◆ Try it: Find the line in the entries below that contains "share of cells". Repeat it exactly, and every line after it through the line that contains "Largest Register - u_core.owner_q".

-- Record excerpts follows --

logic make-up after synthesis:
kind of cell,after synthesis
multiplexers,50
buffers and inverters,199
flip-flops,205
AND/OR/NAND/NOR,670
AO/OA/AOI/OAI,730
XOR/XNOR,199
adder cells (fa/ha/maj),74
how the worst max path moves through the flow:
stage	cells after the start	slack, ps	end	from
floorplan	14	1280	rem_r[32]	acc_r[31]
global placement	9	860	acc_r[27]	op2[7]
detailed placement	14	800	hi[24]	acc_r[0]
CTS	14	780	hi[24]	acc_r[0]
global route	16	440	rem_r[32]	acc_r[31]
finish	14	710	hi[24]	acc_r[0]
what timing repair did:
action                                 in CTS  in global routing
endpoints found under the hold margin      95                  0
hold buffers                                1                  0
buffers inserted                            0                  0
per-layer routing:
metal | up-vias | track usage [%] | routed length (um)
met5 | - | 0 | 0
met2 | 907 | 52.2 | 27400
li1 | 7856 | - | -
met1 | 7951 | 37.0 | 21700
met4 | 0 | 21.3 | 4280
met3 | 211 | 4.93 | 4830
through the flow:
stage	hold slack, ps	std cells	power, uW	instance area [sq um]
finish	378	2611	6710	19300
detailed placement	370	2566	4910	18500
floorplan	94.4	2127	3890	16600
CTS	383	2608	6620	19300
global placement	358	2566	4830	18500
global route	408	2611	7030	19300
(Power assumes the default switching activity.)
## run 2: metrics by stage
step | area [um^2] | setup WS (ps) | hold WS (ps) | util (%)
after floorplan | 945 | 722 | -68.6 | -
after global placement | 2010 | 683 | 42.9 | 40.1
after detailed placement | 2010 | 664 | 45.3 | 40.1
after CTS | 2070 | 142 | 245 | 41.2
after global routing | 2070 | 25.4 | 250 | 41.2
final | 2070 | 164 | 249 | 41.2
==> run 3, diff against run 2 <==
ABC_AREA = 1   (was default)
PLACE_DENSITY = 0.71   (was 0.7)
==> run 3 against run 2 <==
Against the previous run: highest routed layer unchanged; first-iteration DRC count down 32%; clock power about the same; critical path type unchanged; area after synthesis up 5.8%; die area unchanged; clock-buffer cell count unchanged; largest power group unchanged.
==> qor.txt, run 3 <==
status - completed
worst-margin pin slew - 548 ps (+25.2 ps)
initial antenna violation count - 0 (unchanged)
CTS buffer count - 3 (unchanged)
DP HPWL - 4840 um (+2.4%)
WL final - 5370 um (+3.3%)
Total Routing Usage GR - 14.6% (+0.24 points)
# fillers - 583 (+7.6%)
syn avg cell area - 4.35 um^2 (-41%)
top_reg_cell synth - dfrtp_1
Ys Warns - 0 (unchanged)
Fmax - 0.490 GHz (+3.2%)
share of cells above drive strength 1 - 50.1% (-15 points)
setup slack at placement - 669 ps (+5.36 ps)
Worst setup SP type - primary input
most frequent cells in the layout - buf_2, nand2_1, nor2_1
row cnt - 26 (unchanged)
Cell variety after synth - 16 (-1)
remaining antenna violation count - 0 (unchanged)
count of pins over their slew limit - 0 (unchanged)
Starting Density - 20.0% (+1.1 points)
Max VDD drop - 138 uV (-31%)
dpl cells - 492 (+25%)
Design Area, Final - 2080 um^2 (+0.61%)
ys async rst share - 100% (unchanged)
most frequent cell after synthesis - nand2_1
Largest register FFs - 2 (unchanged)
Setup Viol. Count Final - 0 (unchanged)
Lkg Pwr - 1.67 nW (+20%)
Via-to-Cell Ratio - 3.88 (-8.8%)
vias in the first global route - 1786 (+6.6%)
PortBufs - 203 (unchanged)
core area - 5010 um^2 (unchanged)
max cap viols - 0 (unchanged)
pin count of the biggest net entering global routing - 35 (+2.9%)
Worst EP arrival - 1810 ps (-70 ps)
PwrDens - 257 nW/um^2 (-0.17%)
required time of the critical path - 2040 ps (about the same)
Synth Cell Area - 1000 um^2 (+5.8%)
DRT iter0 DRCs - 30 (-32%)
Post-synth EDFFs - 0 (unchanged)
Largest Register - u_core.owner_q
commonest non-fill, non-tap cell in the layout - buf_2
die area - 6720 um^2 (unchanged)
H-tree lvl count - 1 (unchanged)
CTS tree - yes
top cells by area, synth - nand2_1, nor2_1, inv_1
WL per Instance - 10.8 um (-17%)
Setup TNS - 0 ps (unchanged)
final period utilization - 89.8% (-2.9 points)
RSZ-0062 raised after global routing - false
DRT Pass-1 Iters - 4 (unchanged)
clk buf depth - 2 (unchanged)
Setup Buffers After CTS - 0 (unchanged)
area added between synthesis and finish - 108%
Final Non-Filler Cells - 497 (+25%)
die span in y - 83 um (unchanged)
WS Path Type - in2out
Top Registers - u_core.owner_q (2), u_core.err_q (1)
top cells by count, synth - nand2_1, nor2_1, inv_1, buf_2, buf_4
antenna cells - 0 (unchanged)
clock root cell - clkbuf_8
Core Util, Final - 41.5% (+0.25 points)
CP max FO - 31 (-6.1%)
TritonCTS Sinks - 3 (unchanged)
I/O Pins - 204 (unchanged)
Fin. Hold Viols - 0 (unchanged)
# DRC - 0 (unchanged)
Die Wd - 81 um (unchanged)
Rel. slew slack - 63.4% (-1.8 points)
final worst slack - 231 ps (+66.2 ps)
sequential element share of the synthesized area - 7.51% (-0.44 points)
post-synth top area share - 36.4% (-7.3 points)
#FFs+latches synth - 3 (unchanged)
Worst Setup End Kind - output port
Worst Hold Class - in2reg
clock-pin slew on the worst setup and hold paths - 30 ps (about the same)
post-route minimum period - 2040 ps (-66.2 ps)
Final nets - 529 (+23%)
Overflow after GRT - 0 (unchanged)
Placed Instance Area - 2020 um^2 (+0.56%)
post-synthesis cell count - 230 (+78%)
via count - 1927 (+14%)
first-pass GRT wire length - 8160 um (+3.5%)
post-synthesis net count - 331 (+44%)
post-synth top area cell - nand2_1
## src/rtl/fp_mul_pkg.sv

```systemverilog
// Shared definitions for the floating-point multiplier.
// Holds the mantissa controller state encoding and default widths.
package fp_mul_pkg;

  localparam int MANT_W = 24;

  typedef enum logic [1:0] {
    IDLE    = 2'd0,
    ACCUM   = 2'd1,
    RESOLVE = 2'd2,
    DONE    = 2'd3
  } state_t;

endpackage

```

## src/rtl/csa_row.sv

```systemverilog
// One row of N 3:2 carry-save cells, purely combinational.
// Ports: x, y, z addends in; s per-bit sum, c per-bit carry (unshifted).
module csa_row #(
  parameter int N = 48
) (
  input  logic [N-1:0] x,
  input  logic [N-1:0] y,
  input  logic [N-1:0] z,
  output logic [N-1:0] s,
  output logic [N-1:0] c
);

  assign s = x ^ y ^ z;
  assign c = (x & y) | (x & z) | (y & z);

endmodule

```

## src/rtl/mant_mul_seq.sv

```systemverilog
// Iterative unsigned mantissa multiplier: one CSA row per cycle, one final add.
// Ports: in_valid/in_ready/a/b operand side; out_valid/out_ready/product result side; busy.
module mant_mul_seq
  import fp_mul_pkg::*;
#(
  parameter int WIDTH = MANT_W
) (
  input  logic               clk,
  input  logic               rst_n,
  input  logic               in_valid,
  output logic               in_ready,
  input  logic [WIDTH-1:0]   a,
  input  logic [WIDTH-1:0]   b,
  output logic               out_valid,
  input  logic               out_ready,
  output logic [2*WIDTH-1:0] product,
  output logic               busy
);

  localparam int PW = 2 * WIDTH;

  state_t state;
  state_t state_nx;

  logic [PW-1:0]    a_sh;
  logic [WIDTH-1:0] b_sh;
  logic [PW-1:0]    sum;
  logic [PW-1:0]    carry;
  logic [PW-1:0]    pp;
  logic [PW-1:0]    s;
  logic [PW-1:0]    c;
  logic             accept;
  logic             last;

  assign accept = in_valid && (state == IDLE);
  // No set bits above bit 0 remain: this is the final partial product.
  assign last   = (b_sh[WIDTH-1:1] == '0);
  assign pp     = b_sh[0] ? a_sh : '0;

  csa_row #(
    .N(PW)
  ) u_csa (
    .x(sum),
    .y(carry),
    .z(pp),
    .s(s),
    .c(c)
  );

  always_ff @(posedge clk or negedge rst_n) begin
    if (!rst_n) state <= IDLE;
    else        state <= state_nx;
  end

  always_comb begin
    state_nx = state;
    unique case (state)
      IDLE: begin
        if (accept) state_nx = (b == '0) ? RESOLVE : ACCUM;
      end
      ACCUM: begin
        if (last) state_nx = RESOLVE;
      end
      RESOLVE: state_nx = DONE;
      DONE: begin
        if (out_ready) state_nx = IDLE;
      end
      default: state_nx = IDLE;
    endcase
  end

  always_ff @(posedge clk or negedge rst_n) begin
    if (!rst_n) begin
      a_sh      <= '0;
      b_sh      <= '0;
      sum       <= '0;
      carry     <= '0;
      product   <= '0;
      out_valid <= 1'b0;
    end else begin
      unique case (state)
        IDLE: begin
          if (accept) begin
            a_sh  <= {{WIDTH{1'b0}}, a};
            b_sh  <= b;
            sum   <= '0;
            carry <= '0;
          end
        end
        ACCUM: begin
          sum   <= s;
          // Top carry bit is dropped: the exact product fits in PW bits.
          carry <= c << 1;
          a_sh  <= a_sh << 1;
          b_sh  <= b_sh >> 1;
        end
        RESOLVE: begin
          product   <= sum + carry;
          out_valid <= 1'b1;
        end
        DONE: begin
          if (out_ready) out_valid <= 1'b0;
        end
        default: ;
      endcase
    end
  end

  assign in_ready = (state == IDLE);
  assign busy     = (state != IDLE);

endmodule

```

## config.mk

```make
export PLATFORM = sky130hd
export DESIGN_NAME = mant_mul_seq
export DESIGN_NICKNAME = d
export VERILOG_FILES = /design/src/rtl/fp_mul_pkg.sv /design/src/rtl/csa_row.sv /design/src/rtl/mant_mul_seq.sv
export SDC_FILE = /design/constraint.sdc
export NUM_CORES = 1
export LEC_CHECK = 0
export CAP_MARGIN = 20
export CORE_UTILIZATION = 59
export CTS_CLUSTER_DIAMETER = 80
export DETAILED_ROUTE_END_ITERATION = 10
export GPL_TIMING_DRIVEN = 0
export HOLD_SLACK_MARGIN = 0.03
export MAX_ROUTING_LAYER = met4
export PLACE_DENSITY = 0.88
export RECOVER_POWER = 50
export SLEW_MARGIN = 10
export SYNTH_ARGS = -nofsm -noshare
export SYNTH_HDL_FRONTEND = slang
export SYNTH_SLANG_ARGS = --single-unit
```

## constraint.sdc

```tcl
create_clock -name clk -period 2.9 [get_ports clk]
set_input_delay 0.29 -clock clk [delete_from_list [all_inputs] [get_ports clk]]
set_output_delay 0.29 -clock clk [all_outputs]
set_load 0.05 [all_outputs]
```

After elaboration in Yosys (flattened, before gate mapping)
Index checks and enable logic that the tools add are counted.
{"block": "word_totals", "ff_bits": 219, "in_bits": 52, "output_inout_bits": 51, "wordCells": 46}
{"block": "op_classes", "addsub": 1, "n_eq_ne": 6, "n_mux": 15, "bitwise": 7, "n_reduce_logical": 10}
{"cell": "48-bit case mux with 2 select lines", "count": 3}
{"cell": "48-bit 2-to-1 mux", "count": 3}
{"cell": "47-bit AND", "count": 3}
{"cell": "48-bit XOR", "count": 2}
{"cell": "47-bit OR", "count": 2}
{"cell": "48-bit adder", "count": 1}
{"cell": "24-bit case mux with 2 select lines", "count": 1}
{"cell": "24-bit logical NOT", "count": 1}
{"cell": "24-bit 2-to-1 mux", "count": 1}
{"cell": "23-bit logical NOT", "count": 1}
{"cell": "2-bit 2-to-1 mux", "count": 4}
{"cell": "2-bit case mux with 4 select lines", "count": 1}
{"cell": "2-bit nonzero test", "count": 3}
{"cell": "2-bit equality test, second input constant", "count": 2}
{"cell": "2-bit inequality test, second input constant", "count": 2}
{"cell": "2-bit AND reduction", "count": 2}
{"cell": "3-bit AND reduction", "count": 1}
{"cell": "2-bit by 1-bit equality test with 1-bit output, second input constant", "count": 1}
{"cell": "2-bit logical NOT", "count": 1}
{"cell": "2-bit by 1-bit inequality test with 1-bit output, second input constant", "count": 1}
{"cell": "1-bit case mux with 2 select lines", "count": 1}
{"cell": "1-bit logical AND", "count": 1}
{"cell": "1-bit 2-to-1 mux", "count": 1}

Depth between registers and ports, before layout
{"block": "depth", "ltp_word": 5, "ltp_mapped": 10, "mapped_depth_nobuf": 10}

Cells and area by module
From an unflattened synthesis, not the netlist that was laid out.
{"block": "unflattened", "hier_cells": 1138, "hier_area_um2": 12405.6}
{"module": "mant_mul_seq", "instances": 1, "cells_per_inst": 1090, "area_per_inst_um2": 11444.7, "seq_area_each_um2": 5455.2}
{"module": "csa_row", "instances": 1, "cells_per_inst": 48, "area_per_inst_um2": 960.9, "seq_area_each_um2": 0.0}

Worst setup path after synthesis
Ideal clock, no wire load.
{"block": "synth_timing", "path_kind": "reg2reg", "start": "register sum[1]", "end": "register product[23]", "setup_ps": 125, "arrival_ps": 2553, "setup_slack_ps": 222, "path_stages_with_launch": 11, "period_less_slack_ps": 2678, "path_cell_list": "dfrtp_1 ha_1 fa_1 a21o_2 a221oi_2 o31a_1 o21ai_1 nand2b_1 a211oi_1 xnor2_1 mux2_2"}
{"block": "synth_via", "elab_chain_cells": 1}
{"element": "start: declaration", "line": "mant_mul_seq.sv:27", "rtl": "logic [PW-1:0] sum;"}
{"element": "start signal: assignment", "line": "mant_mul_seq.sv:91", "rtl": "sum <= s;"}
{"element": "48-bit adder", "line": "mant_mul_seq.sv:98", "rtl": "product <= sum + carry;"}
{"element": "end signal: assignment", "line": "mant_mul_seq.sv:98"}
{"element": "end: declaration", "line": "mant_mul_seq.sv:16", "rtl": "output logic [2*WIDTH-1:0] product,"}
Every way passes these cells.
A chain may end at the register's enable or synchronous reset.

Final worst setup path
{"block": "layout_timing", "start": "register carry[5]", "end": "register product[46]"}
{"block": "layout_via", "elab_chain_cells": 1}
{"element": "start: declaration", "line": "mant_mul_seq.sv:28", "rtl": "logic [PW-1:0] carry;"}
{"element": "start signal: assignment", "line": "mant_mul_seq.sv:93", "rtl": "carry <= c << 1;"}
{"element": "48-bit adder", "line": "mant_mul_seq.sv:98"}
Every way passes these cells.

==> results by group <==
Detailed routing
  – First-pass DRT Iterations: 7
  – Routed Antenna Nets: 0
  – DRT Wirelength: 35220 µm
  – Wire per inst: around 22 µm
  – Vias post-DR: 10480
  – Initial DRC Count: approximately 890
  – Drt via density: about 6.5
  – DRC: 0

Yosys
  – Post-synthesis sequential area ratio: 0.4352
  – Synth warn: 0
  – Async SR Flop Fraction: 1.000
  – Primary FF master, synth: dfrtp_1
  – Synthesized area: about 0.013 mm²
  – Post-Synthesis Cells: 1156
  – Syn nets: ~1300
  – Synth cell types: 66
  – Post-synth EDFFs: 0
  – #FFs+latches synth: 218
  – Post-synthesis average cell area: about 11 µm²

Worst setup path
  – CP max stage cell: dfrtp_2
  – Worst Path Arrival: ~3.3 ns
  – Crit path max fanout: 5
  – WP data required: approximately 3.3 ns
  – CP bufs+invs: 0
  – Largest delay contributor family on the critical path: compound AO/OA/AOI/OAI gates
  – Critical path type: reg2reg
  – CP startpoint kind: flip-flop
  – CP cell instances: ha_4 > o211ai_2 > o21bai_4 > o2111ai_4 > a31o_4 > o41ai_4 > a41oi_4 > o311ai_2 > o211ai_1
  – Worst stage delay on the critical path: between 0.4 and 0.5 ns
  – Crit path capture type: flip-flop

STA
  – Setup repair after global routing missed its margin: yes
  – Max-slew violations: 67
  – Max Freq: approximately 0.34 GHz
  – Slew HR: -0.2071
  – Worst slew pin tran: 1.811 ns
  – Tmin final: 2.948 ns
  – Crit share post-route: 1.016
  – Final Worst Setup Slack: -0.04769 ns
  – Final hold vios: 0
  – Skew final: between 0.03 and 0.04 ns
  – Final Setup Violations: 5

Power and ir drop
  – Sequential group share of total power: 0.339
  – P_leak: slightly above 7 nW
  – Int Power: ~7.7 mW
  – Sw frac: 0.4209
  – Pwr/cell area: between 800 and 900 mW/mm²
  – Comb pwr share: 0.426
  – VDD IR-drop max: approximately 0.65 mV
  – P_sw: around 5.6 mW
  – Clock Power Share: 0.235

Placed design
  – Port Buffer Count: 102
  – Hpwl dp: approximately 23000 µm
  – Placed cell area: 0.01395 mm²
  – Final GP Congestion: between 0.9 and 1
  – Placed insts: 1530

Global route
  – Grt met3 use: 0.06852
  – GRT Total Usage: 0.3295
  – Busiest layer in global routing: met2
  – M1 GR Usage: 0.4339
  – GRT overflow: 0
  – Largest net degree at the start of global routing: 80
  – Vias in the first global route: 10440
  – First-pass GRT wire length: 54780 µm
  – Met2 usage: 0.5035
  – Initial antenna violation count: 0

Worst hold path
  – Worst hold path type: in2reg

Clocking
  – Sink Count: around 220
  – H-Tree Depth: 1
  – Root Buffer: clkbuf_16
  – Clock transition at path regs: 0.06 ns
  – Total CTS buffers: 23
  – CTS max path bufs: 3
  – Clock latency on the worst-skew pair: roughly 0.53 ns
  – CTS tree: done

Floorplan
  – # rows: between 50 and 60
  – Core area: a little over 0.02 mm²
  – Starting density of the core: 0.6097
  – Die Height: approximately 150 µm
  – Die area: ~0.022 mm²
  – Die width: between 100 and 150 µm
  – # IOs: about 100

Final layout
  – Net count, final: 1467
  – Ant diodes: 0
  – Commonest non-fill, non-tap cell in the layout: dfrtp_1
  – P&R area growth vs syn: 22.79%
  – Final Util: 0.7486
  – Final Instance Count excl. Fillers: 1603
  – Layout cell share with drive strength beyond 1: 0.1538
  – Most frequent cells in the layout: dfrtp_1 (202), a22o_1 (120), nand2_1 (93), clkdlybuf4s50_1 (82), o21ai_0 (78)
  – Final non-filler cell area: ~0.015 mm²

Run status
  – Violated checks: max-capacitance violations, max-slew violations, negative setup slack
  – Status: finished with violations

Run
  – Maxcap violations: 1
-- layout make-up --
cell class	instances	area, µm²
multi-input combinational	839	7039
sequential	218	5475
fill	1334	5169
timing repair buffer	141	1355
clock buffer	33	673.1
tap	270	337.8
buffer	76	321.6
clock inverter	8	121.4
inverter	18	67.56
-- synthesized netlist by cell type, types with 3 or more instances --
master	count	share of area
a211oi_1	7	0.0042
a21boi_0	5	0.0030
a21o_1	21	0.013
a21oi_1	57	0.023
a221oi_1	3	0.0021
a22o_1	120	0.084
a31oi_1	9	0.0045
and2_1	51	0.025
buf_2	14	0.0056
clkbuf_1	63	0.019
dfrtp_1	218	0.44
fa_1	47	0.075
ha_1	51	0.051
inv_1	18	0.0054
mux2_2	36	0.032
mux2i_1	48	0.038
nand2_1	93	0.028
nand2b_1	6	0.0030
nand3_1	10	0.0040
nand3b_1	4	0.0024
nand4_1	19	0.0095
nor2_1	36	0.011
nor2b_1	4	0.0020
nor3_1	10	0.0040
nor4_1	15	0.0075
o211ai_1	8	0.0048
o21a_1	4	0.0024
o21ai_0	81	0.032
o21bai_1	7	0.0042
o311ai_0	3	0.0021
o31a_1	4	0.0028
o31ai_1	3	0.0018
or2_2	3	0.0015
xnor2_1	31	0.022
xor2_1	11	0.0077
-- worst paths after layout --
check                             from  slack [ns]  cells past startpoint           to
max                           carry[5]       -0.05                      9  product[46]
min                              a[10]        0.39                      3     a_sh[10]
max reg2reg                   carry[5]       -0.05                      9  product[46]
min reg2reg                product[42]        0.48                      2  product[42]
max in group asynchronous        rst_n        0.93                      2      sum[22]
min in group asynchronous        rst_n        0.77                      2       sum[8]
-- worst min-delay path, cell delays in order --
cell and delay [ns]:
clkdlybuf4s50_1 0.39, mux2i_1 0.12, o21ai_0 0.08
-- state kept, by name, indices dropped and copies added, names as in the netlist --
| signal | count |
|---|---|
| out_valid | 1 |
| b_sh | 24 |
| carry | 47 |
| sum | 48 |
| product | 48 |
| a_sh | 48 |
| state | 2 |
-- metrics by stage --
step | hold slack [ns] | setup WS, ns | TNS [ns] | power [mW]
after floorplan | -0.005591 | 0.2222 | 0 | 7.949
after global placement | 0.4707 | -7.373 | -1615.01 | 9.427
after detailed placement | 0.2722 | -0.4757 | -17.69 | 9.702
after CTS | 0.3152 | 0.0008948 | 0 | 12.95
after global routing | 0.4094 | -0.09120 | -0.7182 | 13.91
final | 0.3896 | -0.04769 | -0.1373 | 13.28
-- power by group through the flow --
| stage | sequential (mW) | clock [mW] | combinational [mW] |
|---|---|---|---|
| final | 4.50 | 3.12 | 5.65 |
| after global routing | 4.58 | 3.26 | 6.06 |
| after CTS | 4.46 | 3.12 | 5.37 |
| after detailed placement | 4.48 | 0 | 5.22 |
| after global placement | 4.42 | 0 | 5.00 |
| after floorplan | 5.00 | 0 | 2.95 |
-- cell families (layout without fill, tap and decap cells) --
| kind of cell | Yosys count | count (layout) | share of synthesized area |
|---|---|---|---|
| compound gates | 355 | 355 | 0.2034 |
| xor+xnor | 42 | 42 | 0.02935 |
| fa+ha+maj | 98 | 98 | 0.1260 |
| buf+inv | 99 | 276 | 0.03174 |
| flops | 218 | 218 | 0.4352 |
| mux | 84 | 84 | 0.07067 |
| simple gates | 260 | 260 | 0.1036 |
-- per-layer routing --
metal | vias to the layer above | part of all wire
met5 | - | 0
met4 | 0 | 0.039
met3 | 133 | 0.092
met2 | 598 | 0.47
met1 | 5193 | 0.40
li1 | 4557 | -
-- timing repair --
item                                   in CTS  in global routing
setup endpoints to repair                 107                 75
resized for setup                          37                 64
pin swaps                                  11                 18
buffers inserted                            8                 28
endpoints found under the hold margin      66                  0
hold buffers                                1                  0
Note: power is estimated with default switching activity, not from simulation.
==> patch 1 (same settings) <==
Change the package constant `MANT_W` from 24 to 16.
--- a/src/rtl/fp_mul_pkg.sv
+++ b/src/rtl/fp_mul_pkg.sv
@@ -3,5 +3,5 @@
 package fp_mul_pkg;
 
-  localparam int MANT_W = 24;
+  localparam int MANT_W = 16;
 
   typedef enum logic [1:0] {
Interface: changed (resized a, b and product); port bits go from 103 to 71. The function was not compared with the original's and may differ.
==> patch 1 against the unedited design <==
The run ends with capacitance limit, slew limit left; clock skew decreased by 0.023 ns; synthesized area decreased by 34%; core utilization decreased by 2.2 points; critical path type unchanged; routed wire length decreased by 43%; design area decreased by 36%; setup slack improved by 0.083 ns; synthesized cell count decreased by 36%; die area decreased by 34%; critical endpoint is now product[31]$_DFFE_PN0P_; hold slack improved by 0.094 ns; global-route usage decreased by 1.7 points; sequential cell count decreased by 72; final cell count decreased by 37%; total power decreased by 36%.
==> patch 1: results (changes against the unedited design) <==
- DPL Wire Length: 13440 um (was 22920 um)
- Global routing usage summed across all routing layers: 31.24% (was 32.95%)
- The aggregate negative setup slack is 0 ns (was -0.1373 ns).
* Worst Path Arrival: 3.17 ns (was 3.31 ns)
- The ratio of cells with drive above 1 in the final layout was 8.690% (was 15.38%).
- The number of buffers added for setup after CTS is 0 (was 8).
- The fraction of cell area in non-clock buffers came to 9.327% (was 10.89%).
- The critical hold path startpoint is product[2]$_DFFE_PN0P_ (was a[10]).
- #FFs+latches synth: 146 (was 218)
* Number of resized instances in the post-cts repair step: 6 (was 37)
* Violations in the final reports: capacitance limit, slew limit (was capacitance limit, slew limit, setup timing)
* Global Route met1 Usage: 39.92% (was 43.39%)
- Number of global-route vias before repair: 6755 (was 10440)
- M2 GR Usage: 48.49% (was 50.35%)
* Max VDD drop: 0.0007573 V (was 0.0006545 V)
- Outcome: finished with violations (unchanged).
* Relative contribution of combinational cells to total power: 40.9% (was 42.6%)
* Via count: 6492 (was 10480)
- Non-CTS buffers: 115 (was 217)
- Net count reported at finish: 932 (was 1467)
- Hold Path Depth: 2 (was 3)
* Total count of max-transition violations in the final report: 70 (was 67)
- Critical register-to-register path endpoint: product[31]$_DFFE_PN0P_ (was product[46]$_DFFE_PN0P_)
- Detailed router's first-iteration violation count: 630 (was 891)
- Clock latency reported for the late side of the worst-skew pair: 0.43 ns (was 0.53 ns)
- Top cells by instance count after synthesis: 146 x sky130_fd_sc_hd__dfrtp_1, 78 x sky130_fd_sc_hd__a22o_1, 59 x sky130_fd_sc_hd__nand2_1 (was 218 x sky130_fd_sc_hd__dfrtp_1, 120 x sky130_fd_sc_hd__a22o_1, 93 x sky130_fd_sc_hd__nand2_1)
- Endpoint with the worst hold slack: product[2]$_DFFE_PN0P_ (was a_sh[10]$_DFFE_PN0P_)
* First-pass GRT wire length: 33840 um (was 54780 um)
- Number of well taps: 176 (was 270)
* Clock buffer count from CTS: 17 (was 23)
- The number of max-capacitance violations reported came to 1 (unchanged).
* Clock power frac: 24.1% (was 23.5%)
- Top cells by area in the synthesized netlist: sky130_fd_sc_hd__dfrtp_1 44%, sky130_fd_sc_hd__a22o_1 8.3%, sky130_fd_sc_hd__fa_1 7.5% (was sky130_fd_sc_hd__dfrtp_1 44%, sky130_fd_sc_hd__a22o_1 8.4%, sky130_fd_sc_hd__fa_1 7.5%).
[patch 1: cell families after synthesis]
family | after synthesis | share of synthesized area [%]
adder cells (fa/ha/maj) | 66 | 12.84
buffers and inverters | 59 | 3.233
flip-flops | 146 | 44.32
XOR/XNOR | 26 | 2.762
AND/OR/NAND/NOR | 161 | 9.880
AO/OA/AOI/OAI | 227 | 19.90
multiplexers | 55 | 7.072
[patch 1: worst max-delay path, cell delays in order (launching register included)]
cell,delay (ns)
sky130_fd_sc_hd__dfrtp_1,0.40
sky130_fd_sc_hd__ha_1,0.22
sky130_fd_sc_hd__inv_1,0.07
sky130_fd_sc_hd__fa_1,0.42
sky130_fd_sc_hd__nor2b_2,0.24
sky130_fd_sc_hd__o2111ai_4,0.20
sky130_fd_sc_hd__a211oi_2,0.28
sky130_fd_sc_hd__nor3b_2,0.13
sky130_fd_sc_hd__or3_1,0.44
sky130_fd_sc_hd__a311o_1,0.34
==> patch 2 (same settings) <==
Made on the original files. Reset style: synchronous (`rst_n`), changed in 2 clocked blocks.
--- a/src/rtl/mant_mul_seq.sv
+++ b/src/rtl/mant_mul_seq.sv
@@ -48,5 +48,5 @@
   );
 
-  always_ff @(posedge clk or negedge rst_n) begin
+  always_ff @(posedge clk) begin
     if (!rst_n) state <= IDLE;
     else        state <= state_nx;
@@ -70,5 +70,5 @@
   end
 
-  always_ff @(posedge clk or negedge rst_n) begin
+  always_ff @(posedge clk) begin
     if (!rst_n) begin
       a_sh      <= '0;
Check against the original RTL: differs if rst_n is asserted again (counterexample within 4 cycles, from zero or initial values and one cycle with rst_n low); with rst_n held inactive, the same outputs for 4 cycles.
==> patch 2 against the unedited design <==
Routed wire length down 4.6%; synthesized area down 2.2%; total power down 24%; global-route usage down 1.2 points; setup slack better by 0.11 ns; design area down 4.0%; sequential power down 20%; clock power up 6.7%; critical path depth up 2; clock skew down 0.023 ns; synthesized cell count up 12%; die area down 2.2%; non-clock buffer count down 18; sequential cell count unchanged; critical path type unchanged.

-- Record excerpts concluded --

◆ Completed task:
share of cells above drive strength 1 - 50.1% (-15 points)
setup slack at placement - 669 ps (+5.36 ps)
Worst setup SP type - primary input
most frequent cells in the layout - buf_2, nand2_1, nor2_1
row cnt - 26 (unchanged)
Cell variety after synth - 16 (-1)
remaining antenna violation count - 0 (unchanged)
count of pins over their slew limit - 0 (unchanged)
Starting Density - 20.0% (+1.1 points)
Max VDD drop - 138 uV (-31%)
dpl cells - 492 (+25%)
Design Area, Final - 2080 um^2 (+0.61%)
ys async rst share - 100% (unchanged)
most frequent cell after synthesis - nand2_1
Largest register FFs - 2 (unchanged)
Setup Viol. Count Final - 0 (unchanged)
Lkg Pwr - 1.67 nW (+20%)
Via-to-Cell Ratio - 3.88 (-8.8%)
vias in the first global route - 1786 (+6.6%)
PortBufs - 203 (unchanged)
core area - 5010 um^2 (unchanged)
max cap viols - 0 (unchanged)
pin count of the biggest net entering global routing - 35 (+2.9%)
Worst EP arrival - 1810 ps (-70 ps)
PwrDens - 257 nW/um^2 (-0.17%)
required time of the critical path - 2040 ps (about the same)
Synth Cell Area - 1000 um^2 (+5.8%)
DRT iter0 DRCs - 30 (-32%)
Post-synth EDFFs - 0 (unchanged)
Largest Register - u_core.owner_q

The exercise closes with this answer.